- [Dataset entries]
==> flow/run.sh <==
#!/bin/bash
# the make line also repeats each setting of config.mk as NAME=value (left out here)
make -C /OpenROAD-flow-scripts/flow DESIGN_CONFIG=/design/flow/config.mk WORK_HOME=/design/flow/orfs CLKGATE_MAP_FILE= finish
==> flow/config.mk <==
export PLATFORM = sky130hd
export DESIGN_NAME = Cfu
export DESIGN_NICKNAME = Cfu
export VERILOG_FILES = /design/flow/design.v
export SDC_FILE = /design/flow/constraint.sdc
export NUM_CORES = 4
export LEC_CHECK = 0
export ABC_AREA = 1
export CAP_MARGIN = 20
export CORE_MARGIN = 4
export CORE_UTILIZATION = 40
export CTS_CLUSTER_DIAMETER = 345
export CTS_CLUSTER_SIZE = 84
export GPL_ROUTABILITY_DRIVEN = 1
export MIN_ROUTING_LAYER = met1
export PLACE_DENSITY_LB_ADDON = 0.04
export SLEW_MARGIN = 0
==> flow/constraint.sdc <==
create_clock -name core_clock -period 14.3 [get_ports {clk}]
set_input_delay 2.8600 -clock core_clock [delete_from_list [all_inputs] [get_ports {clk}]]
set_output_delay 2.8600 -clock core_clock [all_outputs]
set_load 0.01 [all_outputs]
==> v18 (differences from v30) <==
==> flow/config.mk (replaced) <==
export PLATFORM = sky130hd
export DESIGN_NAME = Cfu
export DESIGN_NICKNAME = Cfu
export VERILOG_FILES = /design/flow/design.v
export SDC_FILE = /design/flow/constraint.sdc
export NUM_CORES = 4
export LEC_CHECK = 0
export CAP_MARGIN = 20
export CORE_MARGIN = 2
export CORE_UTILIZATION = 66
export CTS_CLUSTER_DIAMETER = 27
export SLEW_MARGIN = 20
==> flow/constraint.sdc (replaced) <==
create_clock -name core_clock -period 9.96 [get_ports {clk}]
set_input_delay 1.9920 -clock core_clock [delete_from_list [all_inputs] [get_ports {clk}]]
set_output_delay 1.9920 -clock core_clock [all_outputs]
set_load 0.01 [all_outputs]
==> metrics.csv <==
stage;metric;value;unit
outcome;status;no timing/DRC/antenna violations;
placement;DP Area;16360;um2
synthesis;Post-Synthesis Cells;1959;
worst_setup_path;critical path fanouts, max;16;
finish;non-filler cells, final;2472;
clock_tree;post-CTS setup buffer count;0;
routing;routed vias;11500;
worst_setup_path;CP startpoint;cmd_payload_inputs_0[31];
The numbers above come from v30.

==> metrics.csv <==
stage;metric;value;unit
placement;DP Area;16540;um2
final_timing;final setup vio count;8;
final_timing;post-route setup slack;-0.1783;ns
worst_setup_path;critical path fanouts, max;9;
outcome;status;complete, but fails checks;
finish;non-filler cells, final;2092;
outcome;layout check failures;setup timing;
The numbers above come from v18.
==> flow/design.v (excerpt) <==
module EX (
    input clk,
    input rst_n,
    input en,
    input stage_ID_EX__EX_regwrite,
    input stage_ID_EX__EX_memtoreg,
    input stage_ID_EX__EX_memread,
    input stage_ID_EX__EX_memwrite,
    input stage_ID_EX__EX_alusrc,
    input [1:0] stage_ID_EX__EX_aluop,
    input stage_ID_EX__EX_regdst,
    input stage_ID_EX__EX_sys_en,
    input [31:0]stage_ID_EX__EX_rs_data,
    input [31:0]stage_ID_EX__EX_rt_data,
    input [4:0]stage_ID_EX__EX_rs_id,
    input [4:0]stage_ID_EX__EX_rt_id,
    input [4:0]stage_ID_EX__EX_rd_id,
    input [31:0]stage_ID_EX__EX_sign_ext,
    input [2:0]stage_ID_EX__EX_funct3,
    input sys__EX_done,
    output reg stage_EX_MEM__MEM_regwrite,
    output reg stage_EX_MEM__MEM_memtoreg,
    output reg stage_EX_MEM__MEM_memread,
    output reg stage_EX_MEM__MEM_memwrite,
    output reg [31:0] stage_EX_MEM__MEM_alures,
    output reg [31:0] stage_EX_MEM__MEM_store_data,
    output reg [4:0]  stage_EX_MEM__MEM_rd_id,
    output EX__HDUbr_regwrite,
    output EX__HDU_memread,
    output [4:0] EX__HDU_HDUbr_rd_id,
    output reg  EX_stall_for_sys,
    input  FU__EX_rs_wb,
    input  FU__EX_rs_mem,
    input  FU__EX_rt_wb,
    input  FU__EX_rt_mem,
    input [31:0]  WB__EX_for_help,
    input [31:0]  MEM__EX_for_help
);
For scale: about 1800 cells after synthesis, ~280 I/O pins, about 0.013 mm² of cells after synthesis.
Settings: LEC_CHECK=0, CAP_MARGIN=20, CORE_MARGIN=2, CORE_UTILIZATION=58, CTS_CLUSTER_DIAMETER=44, SLEW_MARGIN=20, TNS_END_PERCENT=5; clock period 2.86 ns.
run.sh (not shown) runs the stock make flow with config.mk's settings and CLKGATE_MAP_FILE=.
The starting point ended with an error in 5_1_grt with GRT-0116.
Edit:
Settings changed: CORE_UTILIZATION 58 to 40, CTS_CLUSTER_DIAMETER 44 to not set, TNS_END_PERCENT 5 to not set.
Clock period 2.86 ns to 5.12 ns, I/O delays scaled along.
- Now the flow completed without violations
- synthesized area is unchanged
- die area increases by 44%
- synthesized cell count stays the same
Edit:
Settings changed: ABC_AREA set to 1, CELL_PAD_IN_SITES_DETAIL_PLACEMENT set to 0, GPL_TIMING_DRIVEN set to 0.
Clock period 5.12 ns to 8.66 ns, I/O delays scaled along.
Result: The changed run went through all stages and came out clean. Total power came out lower by 44%. Design area came out lower by about 10%. Critical path depth came out lower by 7. Global-route usage came out higher by 0.65 points. Sequential power came out lower by about 40%. Utilization came out lower by 5.7 points.
Edit:
Settings changed: ABC_AREA 1 to not set, CELL_PAD_IN_SITES_DETAIL_PLACEMENT 0 to not set, CORE_UTILIZATION 40 to 60, CTS_CLUSTER_DIAMETER set to 315, GPL_TIMING_DRIVEN 0 to not set, PLACE_DENSITY set to 0.37.
Clock period 8.66 ns to 6.81 ns, I/O delays scaled along.
Outcome: The changed run completed with no timing, DRC or antenna violations; cell area is lower slightly; synthesized area is higher slightly; global-route usage is higher by 9.7 points; sequential power is higher by about a fifth; via count is lower by roughly a tenth.
Edit:
Settings changed: CORE_UTILIZATION 60 to 66, CTS_CLUSTER_DIAMETER 315 to not set, PLACE_DENSITY 0.37 to not set.
Clock period 6.81 ns to 4.21 ns, I/O delays scaled along.
What happened: Now the flow stopped in 4_1_cts. Synthesized area stays the same. Die area is lower by a little under a tenth. Synthesized cell count stays the same.
Edit:
Settings changed: ABC_AREA set to 1, CORE_UTILIZATION 66 to 64, CTS_CLUSTER_SIZE set to 100.
Clock period 4.21 ns to 4.47 ns, I/O delays scaled along.
Result:
- With this change the flow failed in 5_1_grt, error GRT-0232
- die size grows by 2.3%
- synthesized area shrinks by about 0.7%
- synthesized cell count grows by about 30%
==> design.v <==
`timescale 1ns / 1ns  
module paddle_control(
    input clk,
    input en,
    input resetn,
    input [1:0] go,  
	 input [8:0] ball_x,
	 input [7:0] ball_y,
	 output reg [2:0] PADDLE_HIT,
    output reg draw,
	 output reg [8:0] current_state
    );
    reg [8:0] next_state; 
    localparam  BRICK_WIDTH = 8'd16,
					 BRICK_HEIGHT = 8'd8,
					 PADDLE_WIDTH= 8'd32,  
					 PADDLE_HEIGHT = 8'd2,
					 PADDLE_SIZE = 8'd32,
					 PADDLE_Y_POS = 9'd220;    
    always @(posedge clk)
    if(en) begin
		if(resetn) begin
         case (current_state)
					9'd8: current_state <= 2'd2 * go[0] + current_state;  
					9'd280: current_state <= current_state - (2'd2 * go[1]);  
            default: current_state <= (2'd2 * go[0]) - (2'd2 * go[1]) + current_state;  
         endcase
			if (go[0] || go[1]) draw <= 1'b1;
			else draw <= 1'b0;
		end
		if(resetn == 1'b0) begin
			draw <= 1'b1;
			current_state <= 9'd152;
		end
    end  
	 always@(posedge clk) if(en) begin
		PADDLE_HIT <= 0;
		if(ball_y >= PADDLE_Y_POS && ball_y <= PADDLE_Y_POS + 9'd3 && ball_x >= current_state && ball_x <= current_state + PADDLE_WIDTH)  
			PADDLE_HIT <= ((ball_x - current_state) / 9'd8) + 1'b1;
	 end
endmodule
## CPU
module CPU(
				clk,
			  rst_n,
		   IO_stall,
         awid_m_inf,
       awaddr_m_inf,
       awsize_m_inf,
      awburst_m_inf,
        awlen_m_inf,
      awvalid_m_inf,
      awready_m_inf,
        wdata_m_inf,
        wlast_m_inf,
       wvalid_m_inf,
       wready_m_inf,
          bid_m_inf,
        bresp_m_inf,
       bvalid_m_inf,
       bready_m_inf,
         arid_m_inf,
       araddr_m_inf,
        arlen_m_inf,
       arsize_m_inf,
      arburst_m_inf,
      arvalid_m_inf,
      arready_m_inf, 
          rid_m_inf,
        rdata_m_inf,
        rresp_m_inf,
        rlast_m_inf,
       rvalid_m_inf,
       rready_m_inf 
);
For scale: roughly 3,100 cells after synthesis, about 230 I/O pins, about 0.029 sq mm of cells after synthesis.
make LEC_CHECK=0 CAP_MARGIN=5 CORE_MARGIN=2 CORE_UTILIZATION=72 CTS_CLUSTER_DIAMETER=231 CTS_CLUSTER_SIZE=15 SETUP_SLACK_MARGIN=1.03 SLEW_MARGIN=20 TNS_END_PERCENT=5 finish   # period 4.08 ns
run.sh (not shown) runs the stock make flow with config.mk's settings and CLKGATE_MAP_FILE=.
The first run finished but fails on setup timing.
==> next run, changes <==
- CAP_MARGIN: 5 -> 20
- CORE_UTILIZATION: 72 -> 40
- CTS_CLUSTER_DIAMETER: 231 -> not set
- CTS_CLUSTER_SIZE: 15 -> not set
- SETUP_SLACK_MARGIN: 1.03 -> not set
- TNS_END_PERCENT: 5 -> not set
- clock period: 4.08 -> 5.88 ns (I/O delays scaled with it)
After rerunning: The new run produced a clean layout; hold slack improved by 0.16 ns; setup slack improved by 1.4 ns; synthesized cell count is unchanged; synthesized area stays the same; register-to-register slack improved by 1.4 ns; clock power came out lower by 7.4%; critical path depth stays the same; sequential share of layout area came out higher by 0.74 points; cell area came out lower by 2.4%.
==> next run, changes <==
- CORE_UTILIZATION: 40 -> 44
Effect: Utilization rose by 4.8 points; via count increases by 2.6%; sequential power hardly moves; design area rises by about 0.3%; synthesized cell count stays the same; setup slack gets better by 0.085 ns; power climbs by 3.3%; worst hold slack improves by 0.014 ns; register-to-register slack improved by 0.08 ns.
==> next run, changes <==
- CORE_UTILIZATION: 44 -> 64
- clock period: 5.88 -> 4.06 ns (I/O delays scaled with it)
Effect: The new run completed, yet does not pass: setup timing; cell area came out higher by 3.8%; wire length came out higher by 4.4%; via count came out higher by 7.5%; worst hold slack gets worse by 0.18 ns; clock skew came out lower by 0.0064 ns; maximum frequency came out higher by 9.6%; clock power came out higher by 42%; synthesized cell count stays the same; critical path depth came out higher by 2; area after synthesis does not change; final cell count came out lower by 2.9%.


## cedar
Starting RTL as in the previous note.
==> flow/config.mk <==
export PLATFORM = sky130hd
export DESIGN_NAME = CPU
export DESIGN_NICKNAME = CPU
export VERILOG_FILES = /design/flow/design.v
export SDC_FILE = /design/flow/constraint.sdc
export NUM_CORES = 4
export LEC_CHECK = 0
export CAP_MARGIN = 25
export CELL_PAD_IN_SITES_DETAIL_PLACEMENT = 2
export CELL_PAD_IN_SITES_GLOBAL_PLACEMENT = 2
export CORE_MARGIN = 2
export CORE_UTILIZATION = 68
export CTS_CLUSTER_SIZE = 99
export GPL_ROUTABILITY_DRIVEN = 0
export GPL_TIMING_DRIVEN = 0
export MAX_ROUTING_LAYER = met5
export PLACE_DENSITY = 0.57
export SLEW_MARGIN = 35
export TNS_END_PERCENT = 45
==> flow/constraint.sdc <==
create_clock -name core_clock -period 5.87 [get_ports {clk}]
set_input_delay 1.1740 -clock core_clock [delete_from_list [all_inputs] [get_ports {clk}]]
set_output_delay 1.1740 -clock core_clock [all_outputs]
set_load 0.01 [all_outputs]
cedar never completed; the flow aborted with a tool error in global placement without I/O (3_1_place_gp_skip_io).
What harbor does differently from cedar at the input level:
- MAX_ROUTING_LAYER removed (was met5)
- SLEW_MARGIN changed from 35 to 20
- CELL_PAD_IN_SITES_GLOBAL_PLACEMENT removed (was 2)
- GPL_ROUTABILITY_DRIVEN removed (was 0)
- CELL_PAD_IN_SITES_DETAIL_PLACEMENT removed (was 2)
- PLACE_DENSITY removed (was 0.57)
- CORE_UTILIZATION changed from 68 to 59
- TNS_END_PERCENT removed (was 45)
- CAP_MARGIN changed from 25 to 20
- GPL_TIMING_DRIVEN removed (was 0)
- CTS_CLUSTER_SIZE removed (was 99)
- the clock period (ns, I/O delays scaled along) changed from 5.87 to 4.08
### Flow results
From harbor to cedar, number of instances in the synthesized netlist did not move at all.
Area share of fa/ha/maj cells after synthesis: harbor vs cedar identical
harbor vs. cedar: overall die height increased 7.2%, netlist area before placement essentially unchanged, core outline area increased 15%.
Where die area is concerned, cedar is better than harbor.
Going from cedar to harbor, die width grows by 7.2%.
Complete run, failing final checks: harbor, reason setup timing.
Between cedar and harbor, the initial core utilization is lower for harbor.
[inputs] tundra vs harbor
- an added PLACE_DENSITY of 0.67
- an added TNS_END_PERCENT of 5
- a change of CORE_UTILIZATION from 59 to 72
- a change of the clock period (ns, I/O delays scaled along) from 4.08 to 4.06
### Flow results
- Status tundra: flow complete, layout not clean - setup timing
- harbor: complete, dirty (setup timing)
- Non-clock buffer contribution to total cell area in tundra is 0.93 points below harbor.
- Max-slew violation count: harbor vs tundra identical
- Compared with harbor, in tundra fmax shrank by 0.64%, clock buffer instance count of the final layout shrank by 1, critical path depth held steady, relative area change from synthesis to final layout shrank by 2.7 points.
Here is what was changed in the inputs of fjord compared with tundra.
- a deleted TNS_END_PERCENT that had been 5
- an added CTS_CLUSTER_SIZE of 33
Findings:
- fjord had finished all stages when the layout checks came back failing, citing setup timing.
- Lower transition time of the tightest slew-check pin was reported by fjord, not tundra.
- Between tundra and fjord, the flow reports wire length of the first global-routing pass decreasing slightly.
- fjord and tundra ended up with nearly the same clock transition at the registers of the reported paths.
- In fjord relative to tundra, placed wire-length estimate had gone down slightly.
- On total non-filler cell area in the finished layout, the lower figure sits with tundra, not fjord.
- fjord: fraction of met3 tracks used by global routing is 1.5 points lower than what tundra reported.
- Relative to tundra, wire length on met1 increased by 470 microns in fjord.


## run 1
CPU again, from the RTL that the note above started with.
Settings: LEC_CHECK=0, CAP_MARGIN=20, CORE_MARGIN=2, CORE_UTILIZATION=72, CTS_CLUSTER_DIAMETER=29, CTS_CLUSTER_SIZE=48, PLACE_DENSITY_LB_ADDON=0.26, SETUP_SLACK_MARGIN=1.31, SLEW_MARGIN=20; clock period 5.41 ns.
Run 1 had finished all stages when the layout checks came back failing, citing negative setup slack.
Inputs modified between run 1 and run 2:
- SETUP_SLACK_MARGIN now 0.81, was 1.31
- CTS_CLUSTER_DIAMETER now 30, was 29
- the clock period (ns, I/O delays scaled along) now 3.27, was 5.41
[summary]
Relative to run 1, final weighted congestion of routability-driven global placement has increased by about 5.7% in run 2. Diff run 2..run 1 | combined area of all synthesized cells | unchanged. Run 1 -> run 2: number of instances resized during post-cts repair increased by more than 100%. Taking run 1 as the reference, in run 2 area reported by Yosys stat ~0 delta, synthesized cell count held, worst slack after detailed placement saw a decrease. Of run 2 and run 1, it is run 2 that has the higher area after detailed placement. Run 2 never completed, since it errored out during global routing. Adder-cell share of the synthesized area: run 2 vs run 1 identical. From run 2 to run 1, number of rows in the core area did not move at all. Summary of run 2 over run 1: count of boundary I/O pins held; CTS buffer count went down about 5.6%.
diff inputs: run 2 => run 3
- CTS_CLUSTER_SIZE: 48 -> unset
- SETUP_SLACK_MARGIN: 0.81 -> unset
- PLACE_DENSITY: unset -> 0.4
- CTS_CLUSTER_DIAMETER: 30 -> 391
- PLACE_DENSITY_LB_ADDON: 0.26 -> unset
- the clock period (ns, I/O delays scaled along): 3.27 -> 3.79
Results
As far as number of buffers added to fix hold violations after cts goes, run 2 and run 3 are indistinguishable; the numbers are identical. STATUS run=run 3 STAGES=ALL_DONE FINAL_CHECKS=FAILED CAUSE=negative setup slack. [compare] base=run 2 new=run 3: number of buffers created by CTS lower, count of buffers added by post-CTS timing repair for setup now smaller, detailed placer's ending HPWL went down by 2.7%, depth of the CTS H-tree has decreased, final weighted congestion in routability-driven placement dropped 2.7%. Compared to run 2, run 3 has pre-CTS setup slack 0.56 ns higher. In run 3, the cell area after placement came out 2.0% below the value in run 2. Between run 2 and run 3, number of placed instances, taps included is higher for run 2, run 3 comes in under that.
#### Input delta (run 4 over run 3)
- CTS_CLUSTER_DIAMETER no longer set, was 391
- PLACE_DENSITY no longer set, was 0.4
- CORE_UTILIZATION now 40, was 72
- SETUP_SLACK_MARGIN now 0.65, previously not set
- the clock period (ns, I/O delays scaled along) now 5.88, was 3.79
--- outcome ---
The multi-input logic portion of the cell area was comparable across run 4 and run 3.
For the number of resized instances in the post-cts repair step, run 4 came in about 56% lower than run 3 did.
Run 4: full flow OK, the timing, design-rule and antenna checks passed
On run 4: non-clock buffer count is 35% lower than what run 3 gave.
Synthesis-to-layout area growth in run 4 is 1.4 points below run 3.
Looking at power dissipated in the clock network, run 4 sits about 26% lower than run 3 does.
Between run 4 and run 3, it is run 4 whose number of clock buffers in the layout is higher, by 11%.
## Diff of input files: run 5 against run 4
- setting CTS_CLUSTER_SIZE to 22 for the first time
- changing CORE_UTILIZATION from 40 to 66
- removing SETUP_SLACK_MARGIN (formerly 0.65)
- setting ABC_AREA to 1 for the first time
- changing the clock period (ns, I/O delays scaled along) from 5.88 to 2.63
### Flow results
[run 5] flow finished | final checks: failed | reasons: negative setup slack
Diff run 4..run 5 | count of H-tree levels built during CTS | unchanged
On register-to-register slack: run 5 sits below run 4.
Run 5 vs. run 4: synthesis-to-finish area growth went up by 11 points.
The count of plain and timing-repair buffers in the layout in run 5 was higher than what run 4 gave.
In run 5, the measured slew at the worst slew-check pin came out 0.047 ns below the value in run 4.
The count of instances resized after the clock tree is built number comes out higher for run 5 vs run 4.
Count of placed standard cells in the final layout, fillers left out sits higher in run 5 than in run 4.
Comparing the two runs side by side, run 5 comes out behind run 4 on overall power of the completed layout.
Power and IR drop assume default switching activity.
==> inputs of trial 1 <==
// alu
module alu (
    input               i_clk,
    input               i_rst_n,
    input               i_valid,
    input signed [11:0] i_data_a,
    input signed [11:0] i_data_b,
    input        [2:0]  i_inst,
    output              o_valid,
    output       [11:0] o_data,
    output              o_overflow
);
clock: 9.06 ns
lec_check: 0
abc_area: 1
cap_margin: 20
core_margin: 2
core_utilization: 68
cts_cluster_diameter: 374
cts_cluster_size: 98
slew_margin: 20
tns_end_percent: 30
run.sh (not shown) runs the stock make flow with config.mk's settings and CLKGATE_MAP_FILE=.
==> trial 90: changes against trial 1 <==
--- a/flow/config.mk
+++ b/flow/config.mk
@@ -8,8 +8,7 @@
 export ABC_AREA = 1
 export CAP_MARGIN = 20
 export CORE_MARGIN = 2
-export CORE_UTILIZATION = 68
-export CTS_CLUSTER_DIAMETER = 374
-export CTS_CLUSTER_SIZE = 98
+export CORE_UTILIZATION = 72
+export CTS_CLUSTER_DIAMETER = 397
+export CTS_CLUSTER_SIZE = 100
 export SLEW_MARGIN = 20
-export TNS_END_PERCENT = 30
==> flow/constraint.sdc (replaced) <==
create_clock -name core_clock -period 4.09 [get_ports {i_clk}]
set_input_delay 0.8180 -clock core_clock [delete_from_list [all_inputs] [get_ports {i_clk}]]
set_output_delay 0.8180 -clock core_clock [all_outputs]
set_load 0.01 [all_outputs]
==> build 37: changes against trial 1 <==
==> flow/config.mk (replaced) <==
export PLATFORM = sky130hd
export DESIGN_NAME = alu
export DESIGN_NICKNAME = alu
export VERILOG_FILES = /design/flow/design.v
export SDC_FILE = /design/flow/constraint.sdc
export NUM_CORES = 4
export LEC_CHECK = 0
export ABC_AREA = 1
export CAP_MARGIN = 15
export CORE_MARGIN = 2
export CORE_UTILIZATION = 40
export GPL_TIMING_DRIVEN = 0
export HOLD_SLACK_MARGIN = 0.28
export MIN_ROUTING_LAYER = met1
export SLEW_MARGIN = 20
==> flow/constraint.sdc (replaced) <==
create_clock -name core_clock -period 9.65 [get_ports {i_clk}]
set_input_delay 1.9300 -clock core_clock [delete_from_list [all_inputs] [get_ports {i_clk}]]
set_output_delay 1.9300 -clock core_clock [all_outputs]
set_load 0.01 [all_outputs]
==> qor summary <==
Share of the core filled with cells in the final layout: trial 90 -; trial 1 82.7%; build 37 44.9%
Status: trial 90 aborted with a tool error; trial 1 finished with violations; build 37 no timing/DRC/antenna violations
Stage where the flow stopped: trial 90 detailed placement; trial 1 -; build 37 -
Layout check failures: trial 90 -; trial 1 setup timing; build 37 -
Max Cap Violations: trial 90 -; trial 1 0; build 37 0
Non-clk buf share: trial 90 -; trial 1 11.9%; build 37 5.78%
Sequential portion of the cell area: trial 90 -; trial 1 4.98%; build 37 5.40%
Final sum of negative setup slack: trial 90 -; trial 1 -1.07 ns; build 37 0 ns
Launch point of the worst reg-to-reg path: trial 90 -; trial 1 data_old[0]; build 37 data_old[0]
Pin count of the biggest net entering global routing: trial 90 -; trial 1 28; build 37 28
Remaining Overflow, GRT: trial 90 -; trial 1 0; build 37 0
Fin Clk Skew: trial 90 -; trial 1 0.0100 ns; build 37 0.0115 ns
Max_slew headroom: trial 90 -; trial 1 51.0%; build 37 24.7%
Comb gate area: trial 90 -; trial 1 9390 um2; build 37 9010 um2
Worst Setup EP: trial 90 -; trial 1 o_overflow_r; build 37 o_overflow_r

* * *

==> v17: inputs <==
Starting RTL as in the previous note.
==> flow/design.v (excerpt) <==
module alu (
    input               i_clk,
    input               i_rst_n,
    input               i_valid,
    input signed [11:0] i_data_a,
    input signed [11:0] i_data_b,
    input        [2:0]  i_inst,
    output              o_valid,
    output       [11:0] o_data,
    output              o_overflow
);
reg  [11:0] o_data_w, o_data_r;
reg         o_valid_w, o_valid_r;
reg         o_overflow_w, o_overflow_r;
reg  [19:0] data_old;
reg         overflow_old;
wire [12:0] data_add, data_sub, data_mean;
wire [23:0] data_mul;
wire [19:0] data_mul_round;
wire [20:0] data_mac;
wire [11:0] data_a_abs, data_b_abs;
assign o_valid = o_valid_r;
assign o_data = o_data_r;
assign o_overflow = o_overflow_r;
assign data_add = {i_data_a[11], i_data_a} + {i_data_b[11], i_data_b};
assign data_sub = {i_data_a[11], i_data_a} - {i_data_b[11], i_data_b};
assign data_mul = {{12{i_data_a[11]}}, i_data_a} * {{12{i_data_b[11]}}, i_data_b};
assign data_mul_round = {data_mul[23], data_mul[23:5]} + {19'd0, data_mul[4]};
assign data_mac = {data_mul_round[19], data_mul_round} + {data_old[19], data_old};
assign data_mean = data_add >> 1;
assign data_a_abs = i_data_a[11]? ~(i_data_a)+12'd1: i_data_a;
  ...
Settings: LEC_CHECK=0, CAP_MARGIN=10, CELL_PAD_IN_SITES_DETAIL_PLACEMENT=1, CELL_PAD_IN_SITES_GLOBAL_PLACEMENT=2, CORE_MARGIN=2, CORE_UTILIZATION=60, CTS_CLUSTER_DIAMETER=219, GPL_ROUTABILITY_DRIVEN=1, GPL_TIMING_DRIVEN=1, MAX_ROUTING_LAYER=met5, PLACE_DENSITY_LB_ADDON=0.16, SLEW_MARGIN=20, TNS_END_PERCENT=55; clock period 13.2 ns.
==> v25: changes against v17 <==
==> flow/config.mk (replaced) <==
export PLATFORM = sky130hd
export DESIGN_NAME = alu
export DESIGN_NICKNAME = alu
export VERILOG_FILES = /design/flow/design.v
export SDC_FILE = /design/flow/constraint.sdc
export NUM_CORES = 4
export LEC_CHECK = 0
export ABC_AREA = 1
export CAP_MARGIN = 20
export CORE_MARGIN = 2
export CORE_UTILIZATION = 72
export CTS_CLUSTER_DIAMETER = 394
export SETUP_SLACK_MARGIN = 1.16
export SLEW_MARGIN = 20
==> flow/constraint.sdc (replaced) <==
create_clock -name core_clock -period 4.09 [get_ports {i_clk}]
set_input_delay 0.8180 -clock core_clock [delete_from_list [all_inputs] [get_ports {i_clk}]]
set_output_delay 0.8180 -clock core_clock [all_outputs]
set_load 0.01 [all_outputs]
==> v19: changes against v17 <==
==> flow/config.mk (replaced) <==
export PLATFORM = sky130hd
export DESIGN_NAME = alu
export DESIGN_NICKNAME = alu
export VERILOG_FILES = /design/flow/design.v
export SDC_FILE = /design/flow/constraint.sdc
export NUM_CORES = 4
export LEC_CHECK = 0
export CAP_MARGIN = 20
export CORE_MARGIN = 2
export CORE_UTILIZATION = 40
export SLEW_MARGIN = 20
==> flow/constraint.sdc (replaced) <==
create_clock -name core_clock -period 10.0 [get_ports {i_clk}]
set_input_delay 2.0000 -clock core_clock [delete_from_list [all_inputs] [get_ports {i_clk}]]
set_output_delay 2.0000 -clock core_clock [all_outputs]
set_load 0.01 [all_outputs]
==> results <==
| metric | v19 | v17 | v25 |
|---|---|---|---|
| Outcome | no timing/DRC/antenna violations | did not finish | did not finish |
| Stage where the flow stopped | - | 3_1_place_gp_skip_io | 3_5_place_dp |
| Post-synthesis adder-cell area fraction | 0.399 | 0.399 | 0.369 |
| Multiplexer area fraction after synthesis | 0.0145 | 0.0145 | 0 |
| DIE AREA | 27,500 sq um | 18,500 sq um | 16,700 sq um |
| Proportion of synthesized chip area in sequential cells | 0.0645 | 0.0645 | 0.0597 |
| Synthesized net count | 1,591 | 1,591 | 1,983 |
| Post-synthesis cell area | 10,500 sq um | 10,500 sq um | 11,300 sq um |
| # IOs | 44 | - | 44 |
| Overall die width | 166 um | 136 um | 129 um |
| Rows | 59 | 48 | 45 |
| Post-synth cell types | 73 | 73 | 48 |
| Complex-gate fraction of the synthesized area | 0.162 | 0.162 | 0.108 |
| Synthesized instance count | 1,312 | 1,312 | 1,704 |
| Initial core utilization | 0.404 | 0.610 | 0.742 |
| # Cells Yosys | 1,312 | 1,312 | 1,704 |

- [Action item]
Which of the lines above hold the string "fanouts"? Pick each of them out.

- [Result for this task]
worst_setup_path;critical path fanouts, max;16;
worst_setup_path;critical path fanouts, max;9;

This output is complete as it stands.